§ **The problem**
The response must consist of the lines below from the one with "and+or+nand+nor | 89 | 89 | 0.218" through the one with "resized for setup,6,6", exactly as they appear and with both ends kept.

[Stored data entries]

☆ ☆ ☆ ☆ ☆ ☆ ☆

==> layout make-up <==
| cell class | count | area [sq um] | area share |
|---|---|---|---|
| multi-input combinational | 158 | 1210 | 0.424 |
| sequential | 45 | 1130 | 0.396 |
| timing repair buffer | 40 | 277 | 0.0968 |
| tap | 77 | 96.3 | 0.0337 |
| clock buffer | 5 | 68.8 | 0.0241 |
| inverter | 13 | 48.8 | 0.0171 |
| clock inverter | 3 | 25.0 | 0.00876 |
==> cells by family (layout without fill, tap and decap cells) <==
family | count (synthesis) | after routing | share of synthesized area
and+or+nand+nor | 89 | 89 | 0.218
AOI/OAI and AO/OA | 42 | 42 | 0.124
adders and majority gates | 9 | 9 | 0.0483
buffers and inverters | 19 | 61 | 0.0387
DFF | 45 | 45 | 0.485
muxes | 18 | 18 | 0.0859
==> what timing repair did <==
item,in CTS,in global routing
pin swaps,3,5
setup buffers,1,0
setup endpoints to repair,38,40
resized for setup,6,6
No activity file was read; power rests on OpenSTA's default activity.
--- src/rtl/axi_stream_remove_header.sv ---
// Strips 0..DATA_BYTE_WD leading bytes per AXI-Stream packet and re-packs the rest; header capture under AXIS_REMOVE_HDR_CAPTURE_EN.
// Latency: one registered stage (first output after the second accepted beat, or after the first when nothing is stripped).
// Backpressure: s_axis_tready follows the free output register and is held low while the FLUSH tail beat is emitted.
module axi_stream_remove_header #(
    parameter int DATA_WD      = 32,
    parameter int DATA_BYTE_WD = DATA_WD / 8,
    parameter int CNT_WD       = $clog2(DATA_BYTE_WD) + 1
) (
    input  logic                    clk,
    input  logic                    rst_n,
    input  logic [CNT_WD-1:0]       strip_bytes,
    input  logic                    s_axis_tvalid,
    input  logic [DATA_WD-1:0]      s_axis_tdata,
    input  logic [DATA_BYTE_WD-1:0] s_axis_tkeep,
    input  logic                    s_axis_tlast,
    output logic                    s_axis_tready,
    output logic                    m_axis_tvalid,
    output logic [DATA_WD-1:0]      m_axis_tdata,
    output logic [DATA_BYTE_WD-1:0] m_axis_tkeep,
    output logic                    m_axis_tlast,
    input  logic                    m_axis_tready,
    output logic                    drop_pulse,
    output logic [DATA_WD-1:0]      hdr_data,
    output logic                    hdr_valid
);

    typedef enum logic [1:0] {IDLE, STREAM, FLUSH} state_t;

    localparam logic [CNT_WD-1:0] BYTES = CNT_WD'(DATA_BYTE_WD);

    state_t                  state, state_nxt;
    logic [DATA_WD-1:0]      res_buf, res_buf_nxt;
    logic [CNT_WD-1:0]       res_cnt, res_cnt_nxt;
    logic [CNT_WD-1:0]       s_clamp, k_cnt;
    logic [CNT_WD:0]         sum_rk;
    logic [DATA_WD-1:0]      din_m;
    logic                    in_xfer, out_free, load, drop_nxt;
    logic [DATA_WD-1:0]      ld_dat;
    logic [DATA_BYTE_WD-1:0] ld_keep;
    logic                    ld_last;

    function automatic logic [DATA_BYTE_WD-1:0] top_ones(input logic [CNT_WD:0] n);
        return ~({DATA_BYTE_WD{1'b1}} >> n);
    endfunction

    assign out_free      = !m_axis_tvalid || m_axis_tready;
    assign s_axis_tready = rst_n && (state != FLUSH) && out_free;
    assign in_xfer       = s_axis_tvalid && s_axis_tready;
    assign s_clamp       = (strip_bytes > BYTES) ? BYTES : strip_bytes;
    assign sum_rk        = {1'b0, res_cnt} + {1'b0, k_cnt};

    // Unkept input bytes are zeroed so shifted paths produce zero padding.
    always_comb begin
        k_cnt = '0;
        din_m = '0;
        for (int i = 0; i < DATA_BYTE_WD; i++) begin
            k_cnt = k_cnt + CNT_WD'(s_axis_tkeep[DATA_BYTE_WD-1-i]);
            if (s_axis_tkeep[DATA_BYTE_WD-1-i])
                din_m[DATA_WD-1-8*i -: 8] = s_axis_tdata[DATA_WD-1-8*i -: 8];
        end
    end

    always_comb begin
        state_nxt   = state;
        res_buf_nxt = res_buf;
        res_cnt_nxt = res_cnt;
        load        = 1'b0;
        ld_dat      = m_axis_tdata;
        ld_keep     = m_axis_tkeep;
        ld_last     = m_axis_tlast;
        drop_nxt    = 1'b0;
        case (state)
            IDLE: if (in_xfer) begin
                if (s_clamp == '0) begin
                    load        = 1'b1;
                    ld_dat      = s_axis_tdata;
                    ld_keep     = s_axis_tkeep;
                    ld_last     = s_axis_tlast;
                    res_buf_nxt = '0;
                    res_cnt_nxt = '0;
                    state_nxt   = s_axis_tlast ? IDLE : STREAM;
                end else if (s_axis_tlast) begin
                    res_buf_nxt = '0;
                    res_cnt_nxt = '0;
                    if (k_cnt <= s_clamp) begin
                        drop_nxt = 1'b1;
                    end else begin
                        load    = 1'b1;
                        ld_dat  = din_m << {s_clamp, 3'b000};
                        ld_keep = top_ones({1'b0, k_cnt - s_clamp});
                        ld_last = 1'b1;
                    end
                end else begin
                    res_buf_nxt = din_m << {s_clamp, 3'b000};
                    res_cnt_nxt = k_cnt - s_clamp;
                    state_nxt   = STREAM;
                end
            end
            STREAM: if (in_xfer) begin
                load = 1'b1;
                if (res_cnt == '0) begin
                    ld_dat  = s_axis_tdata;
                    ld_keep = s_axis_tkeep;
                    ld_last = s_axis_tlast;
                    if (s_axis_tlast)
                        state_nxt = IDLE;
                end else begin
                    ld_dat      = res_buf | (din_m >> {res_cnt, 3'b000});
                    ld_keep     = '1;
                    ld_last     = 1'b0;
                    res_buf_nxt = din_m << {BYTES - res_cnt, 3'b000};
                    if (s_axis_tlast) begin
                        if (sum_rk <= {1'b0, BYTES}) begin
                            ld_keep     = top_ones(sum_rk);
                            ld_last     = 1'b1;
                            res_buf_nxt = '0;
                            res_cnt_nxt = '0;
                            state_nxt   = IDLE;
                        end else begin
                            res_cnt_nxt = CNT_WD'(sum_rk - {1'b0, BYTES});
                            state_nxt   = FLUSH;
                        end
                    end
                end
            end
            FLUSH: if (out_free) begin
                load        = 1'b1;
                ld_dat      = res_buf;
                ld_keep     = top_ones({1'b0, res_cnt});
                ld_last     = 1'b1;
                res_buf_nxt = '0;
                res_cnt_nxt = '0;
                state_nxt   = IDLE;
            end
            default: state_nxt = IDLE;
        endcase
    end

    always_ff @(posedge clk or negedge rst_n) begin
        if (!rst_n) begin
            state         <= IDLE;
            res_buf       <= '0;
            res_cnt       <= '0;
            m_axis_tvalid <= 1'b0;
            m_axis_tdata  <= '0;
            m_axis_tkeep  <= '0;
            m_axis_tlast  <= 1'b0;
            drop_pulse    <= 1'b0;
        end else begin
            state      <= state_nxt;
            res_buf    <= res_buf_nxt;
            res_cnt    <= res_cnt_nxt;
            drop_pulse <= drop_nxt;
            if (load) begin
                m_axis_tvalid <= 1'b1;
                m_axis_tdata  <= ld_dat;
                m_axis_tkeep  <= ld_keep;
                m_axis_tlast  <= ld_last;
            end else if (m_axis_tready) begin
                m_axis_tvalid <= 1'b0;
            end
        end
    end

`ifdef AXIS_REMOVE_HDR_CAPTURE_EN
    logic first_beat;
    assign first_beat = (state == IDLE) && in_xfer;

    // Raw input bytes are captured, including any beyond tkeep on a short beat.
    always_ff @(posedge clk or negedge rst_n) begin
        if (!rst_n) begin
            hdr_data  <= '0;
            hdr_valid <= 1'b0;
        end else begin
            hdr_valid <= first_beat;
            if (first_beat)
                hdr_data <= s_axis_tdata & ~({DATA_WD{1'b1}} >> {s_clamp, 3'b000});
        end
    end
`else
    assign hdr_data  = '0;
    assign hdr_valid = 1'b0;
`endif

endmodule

☆ ☆ ☆ ☆ ☆ ☆ ☆

§ **Written response**
and+or+nand+nor | 89 | 89 | 0.218
AOI/OAI and AO/OA | 42 | 42 | 0.124
adders and majority gates | 9 | 9 | 0.0483
buffers and inverters | 19 | 61 | 0.0387
DFF | 45 | 45 | 0.485
muxes | 18 | 18 | 0.0859
==> what timing repair did <==
item,in CTS,in global routing
pin swaps,3,5
setup buffers,1,0
setup endpoints to repair,38,40
resized for setup,6,6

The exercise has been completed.